● Task objective
The answer must be an exact copy of every record.
*** Working data ***
// WaveGenerator
module WaveGenerator #(N = 32, M = 16)(
  input clk,
  input rst,
  input chirp_reverse,             
  input [7:0] chirp_delay,         
  input [N-1:0] chirp_min_ctrl,    
  input [N-1:0] chirp_max_ctrl,    
  input [N-1:0] chirp_inc_rate,    
  input [N-1:0] chirp_div_rate,    
  output reg [M-1:0] waveform     
);
reg nco_reset;
reg [N-1:0] nco_ctrl;
wire chirp_nco_reset;
wire [N-1:0] chirp_nco_ctrl;
wire [15:0] sin_out;
always @(posedge clk) begin
  nco_ctrl <= chirp_nco_ctrl;
  nco_reset <= chirp_nco_reset;
  waveform <= sin_out;
end
NCO #(.N(N)) NCO0 (
  .clk     ( clk       ),  
  .rst     ( nco_reset ),  
  .ctrl    ( nco_ctrl  ),  
  .sin_out ( sin_out   )  
);
Chirp #(.N(N)) Chirp0 (
  .clk       ( clk             ),  
  .rst       ( rst             ),  
  .delay     ( chirp_delay     ),  
  .reverse   ( chirp_reverse   ),  
  .min_ctrl  ( chirp_min_ctrl  ),  
  .max_ctrl  ( chirp_max_ctrl  ),  
  .inc_rate  ( chirp_inc_rate  ),  
  .div_rate  ( chirp_div_rate  ),  
  .nco_reset ( chirp_nco_reset ),  
  .nco_ctrl  ( chirp_nco_ctrl  )   
);
  ...
Size in the first run: ~2200 cells after synthesis, ~150 flip-flops, ~0.014 mm² of cells after synthesis.
Settings: LEC_CHECK=0, ABC_AREA=1, CAP_MARGIN=20, CORE_ASPECT_RATIO=0.5, CORE_MARGIN=2, CORE_UTILIZATION=72, CTS_CLUSTER_DIAMETER=400, CTS_CLUSTER_SIZE=94, PLACE_DENSITY=0.38, SETUP_SLACK_MARGIN=1.04, SLEW_MARGIN=20, TNS_END_PERCENT=15; clock period 3.54 ns.
run.sh (not shown) runs the stock make flow with config.mk's settings and CLKGATE_MAP_FILE=.
The first run ended with an error in clock tree synthesis (4_1_cts).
*** End of Working data ***
● Exercise response
// WaveGenerator
module WaveGenerator #(N = 32, M = 16)(
  input clk,
  input rst,
  input chirp_reverse,             
  input [7:0] chirp_delay,         
  input [N-1:0] chirp_min_ctrl,    
  input [N-1:0] chirp_max_ctrl,    
  input [N-1:0] chirp_inc_rate,    
  input [N-1:0] chirp_div_rate,    
  output reg [M-1:0] waveform     
);
reg nco_reset;
reg [N-1:0] nco_ctrl;
wire chirp_nco_reset;
wire [N-1:0] chirp_nco_ctrl;
wire [15:0] sin_out;
always @(posedge clk) begin
  nco_ctrl <= chirp_nco_ctrl;
  nco_reset <= chirp_nco_reset;
  waveform <= sin_out;
end
NCO #(.N(N)) NCO0 (
  .clk     ( clk       ),  
  .rst     ( nco_reset ),  
  .ctrl    ( nco_ctrl  ),  
  .sin_out ( sin_out   )  
);
Chirp #(.N(N)) Chirp0 (
  .clk       ( clk             ),  
  .rst       ( rst             ),  
  .delay     ( chirp_delay     ),  
  .reverse   ( chirp_reverse   ),  
  .min_ctrl  ( chirp_min_ctrl  ),  
  .max_ctrl  ( chirp_max_ctrl  ),  
  .inc_rate  ( chirp_inc_rate  ),  
  .div_rate  ( chirp_div_rate  ),  
  .nco_reset ( chirp_nco_reset ),  
  .nco_ctrl  ( chirp_nco_ctrl  )   
);
  ...
Size in the first run: ~2200 cells after synthesis, ~150 flip-flops, ~0.014 mm² of cells after synthesis.
Settings: LEC_CHECK=0, ABC_AREA=1, CAP_MARGIN=20, CORE_ASPECT_RATIO=0.5, CORE_MARGIN=2, CORE_UTILIZATION=72, CTS_CLUSTER_DIAMETER=400, CTS_CLUSTER_SIZE=94, PLACE_DENSITY=0.38, SETUP_SLACK_MARGIN=1.04, SLEW_MARGIN=20, TNS_END_PERCENT=15; clock period 3.54 ns.
run.sh (not shown) runs the stock make flow with config.mk's settings and CLKGATE_MAP_FILE=.
The first run ended with an error in clock tree synthesis (4_1_cts).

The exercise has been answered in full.